___ Input ___

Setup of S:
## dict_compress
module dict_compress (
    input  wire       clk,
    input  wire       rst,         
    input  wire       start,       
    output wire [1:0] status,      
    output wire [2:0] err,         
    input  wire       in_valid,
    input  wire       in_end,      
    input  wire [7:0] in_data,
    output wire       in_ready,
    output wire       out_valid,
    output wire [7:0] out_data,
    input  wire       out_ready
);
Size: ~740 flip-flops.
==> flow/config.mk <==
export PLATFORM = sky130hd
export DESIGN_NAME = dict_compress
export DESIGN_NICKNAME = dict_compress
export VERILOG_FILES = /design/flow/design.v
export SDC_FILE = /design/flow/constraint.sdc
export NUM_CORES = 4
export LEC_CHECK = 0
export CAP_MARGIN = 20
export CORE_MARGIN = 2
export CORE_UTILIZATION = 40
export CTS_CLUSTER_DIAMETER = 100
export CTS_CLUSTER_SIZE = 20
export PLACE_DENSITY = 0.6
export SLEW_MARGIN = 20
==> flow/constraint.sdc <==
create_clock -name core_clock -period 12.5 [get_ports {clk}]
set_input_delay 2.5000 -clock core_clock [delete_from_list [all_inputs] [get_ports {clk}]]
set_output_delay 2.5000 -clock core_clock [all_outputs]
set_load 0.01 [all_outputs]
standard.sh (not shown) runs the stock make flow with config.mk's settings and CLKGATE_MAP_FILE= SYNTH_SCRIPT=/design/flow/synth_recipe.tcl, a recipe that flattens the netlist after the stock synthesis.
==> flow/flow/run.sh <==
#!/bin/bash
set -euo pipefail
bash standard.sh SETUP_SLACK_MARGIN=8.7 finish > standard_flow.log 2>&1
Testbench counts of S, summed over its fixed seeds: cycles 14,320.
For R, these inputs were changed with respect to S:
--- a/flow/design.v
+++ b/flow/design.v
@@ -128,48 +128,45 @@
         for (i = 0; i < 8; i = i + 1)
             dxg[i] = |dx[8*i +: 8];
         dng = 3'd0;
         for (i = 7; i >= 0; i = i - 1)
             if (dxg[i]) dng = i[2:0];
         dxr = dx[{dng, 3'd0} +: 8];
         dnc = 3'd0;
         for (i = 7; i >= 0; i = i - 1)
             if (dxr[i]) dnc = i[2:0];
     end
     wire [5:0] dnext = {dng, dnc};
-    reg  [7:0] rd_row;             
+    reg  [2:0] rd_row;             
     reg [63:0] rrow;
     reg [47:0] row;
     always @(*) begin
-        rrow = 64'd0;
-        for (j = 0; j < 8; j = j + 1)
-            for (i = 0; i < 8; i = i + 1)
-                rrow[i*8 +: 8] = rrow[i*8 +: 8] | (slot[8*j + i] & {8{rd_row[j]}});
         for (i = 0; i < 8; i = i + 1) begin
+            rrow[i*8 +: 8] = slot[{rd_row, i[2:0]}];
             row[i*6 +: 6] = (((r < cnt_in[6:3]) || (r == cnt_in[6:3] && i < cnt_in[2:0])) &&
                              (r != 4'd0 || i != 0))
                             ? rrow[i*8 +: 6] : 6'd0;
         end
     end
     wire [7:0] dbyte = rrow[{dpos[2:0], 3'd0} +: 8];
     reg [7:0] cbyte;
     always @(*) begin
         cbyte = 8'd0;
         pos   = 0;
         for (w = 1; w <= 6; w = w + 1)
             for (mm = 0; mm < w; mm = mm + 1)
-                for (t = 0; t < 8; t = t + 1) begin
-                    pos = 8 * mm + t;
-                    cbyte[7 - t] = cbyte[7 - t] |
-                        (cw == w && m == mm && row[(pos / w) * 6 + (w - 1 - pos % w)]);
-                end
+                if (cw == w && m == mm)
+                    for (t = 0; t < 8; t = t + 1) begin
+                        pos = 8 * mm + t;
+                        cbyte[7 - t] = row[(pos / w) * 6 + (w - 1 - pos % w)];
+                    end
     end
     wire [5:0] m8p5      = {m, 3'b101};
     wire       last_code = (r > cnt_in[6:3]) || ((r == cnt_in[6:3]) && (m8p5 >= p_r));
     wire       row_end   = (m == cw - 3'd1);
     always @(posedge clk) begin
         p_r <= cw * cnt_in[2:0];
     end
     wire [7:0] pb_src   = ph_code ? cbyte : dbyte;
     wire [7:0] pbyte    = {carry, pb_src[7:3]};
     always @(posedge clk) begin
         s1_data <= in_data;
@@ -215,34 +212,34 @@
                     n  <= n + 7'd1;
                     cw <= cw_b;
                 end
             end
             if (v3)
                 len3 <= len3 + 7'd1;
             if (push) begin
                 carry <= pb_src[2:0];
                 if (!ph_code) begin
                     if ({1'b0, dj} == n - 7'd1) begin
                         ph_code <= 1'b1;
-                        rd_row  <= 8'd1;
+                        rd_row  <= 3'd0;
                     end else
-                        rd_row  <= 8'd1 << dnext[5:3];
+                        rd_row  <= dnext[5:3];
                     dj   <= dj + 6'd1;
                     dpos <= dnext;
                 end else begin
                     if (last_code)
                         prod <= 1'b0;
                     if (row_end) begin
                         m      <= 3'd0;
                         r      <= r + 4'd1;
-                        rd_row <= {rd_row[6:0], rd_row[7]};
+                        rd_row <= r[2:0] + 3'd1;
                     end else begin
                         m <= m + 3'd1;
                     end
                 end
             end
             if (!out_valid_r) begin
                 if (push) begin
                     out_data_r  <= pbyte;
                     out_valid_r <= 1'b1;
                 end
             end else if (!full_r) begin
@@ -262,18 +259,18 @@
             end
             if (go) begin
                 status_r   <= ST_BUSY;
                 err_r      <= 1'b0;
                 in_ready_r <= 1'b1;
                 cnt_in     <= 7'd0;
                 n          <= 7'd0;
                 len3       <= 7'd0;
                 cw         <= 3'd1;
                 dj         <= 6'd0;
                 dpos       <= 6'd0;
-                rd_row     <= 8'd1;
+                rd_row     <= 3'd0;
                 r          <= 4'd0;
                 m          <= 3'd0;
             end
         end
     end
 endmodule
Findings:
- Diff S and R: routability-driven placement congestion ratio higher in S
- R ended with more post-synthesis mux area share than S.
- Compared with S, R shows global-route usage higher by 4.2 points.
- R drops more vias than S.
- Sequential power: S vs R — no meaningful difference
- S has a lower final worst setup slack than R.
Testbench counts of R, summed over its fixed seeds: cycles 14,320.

___
___ Input ___

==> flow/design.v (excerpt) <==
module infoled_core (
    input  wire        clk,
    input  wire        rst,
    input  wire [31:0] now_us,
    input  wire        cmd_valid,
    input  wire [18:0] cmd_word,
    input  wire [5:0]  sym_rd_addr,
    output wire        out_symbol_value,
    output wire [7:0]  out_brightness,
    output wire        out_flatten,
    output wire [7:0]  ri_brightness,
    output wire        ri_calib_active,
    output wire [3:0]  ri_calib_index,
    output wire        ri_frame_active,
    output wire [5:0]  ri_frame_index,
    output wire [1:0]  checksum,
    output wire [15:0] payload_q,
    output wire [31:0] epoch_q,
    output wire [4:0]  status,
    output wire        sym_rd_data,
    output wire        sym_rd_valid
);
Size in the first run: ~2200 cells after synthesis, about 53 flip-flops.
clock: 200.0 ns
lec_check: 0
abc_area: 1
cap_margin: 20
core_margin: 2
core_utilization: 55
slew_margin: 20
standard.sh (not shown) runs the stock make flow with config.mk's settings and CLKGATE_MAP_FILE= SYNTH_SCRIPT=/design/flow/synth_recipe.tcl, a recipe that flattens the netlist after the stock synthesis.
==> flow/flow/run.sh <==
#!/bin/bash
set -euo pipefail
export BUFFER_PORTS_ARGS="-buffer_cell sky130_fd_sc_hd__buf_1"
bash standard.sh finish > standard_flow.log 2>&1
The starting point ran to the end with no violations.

___

• **What the task asks**
In the data above, which lines have "rrow"? Report each of them.

• **Result**
     reg [63:0] rrow;
-        rrow = 64'd0;
-                rrow[i*8 +: 8] = rrow[i*8 +: 8] | (slot[8*j + i] & {8{rd_row[j]}});
+            rrow[i*8 +: 8] = slot[{rd_row, i[2:0]}];
                             ? rrow[i*8 +: 6] : 6'd0;
     wire [7:0] dbyte = rrow[{dpos[2:0], 3'd0} +: 8];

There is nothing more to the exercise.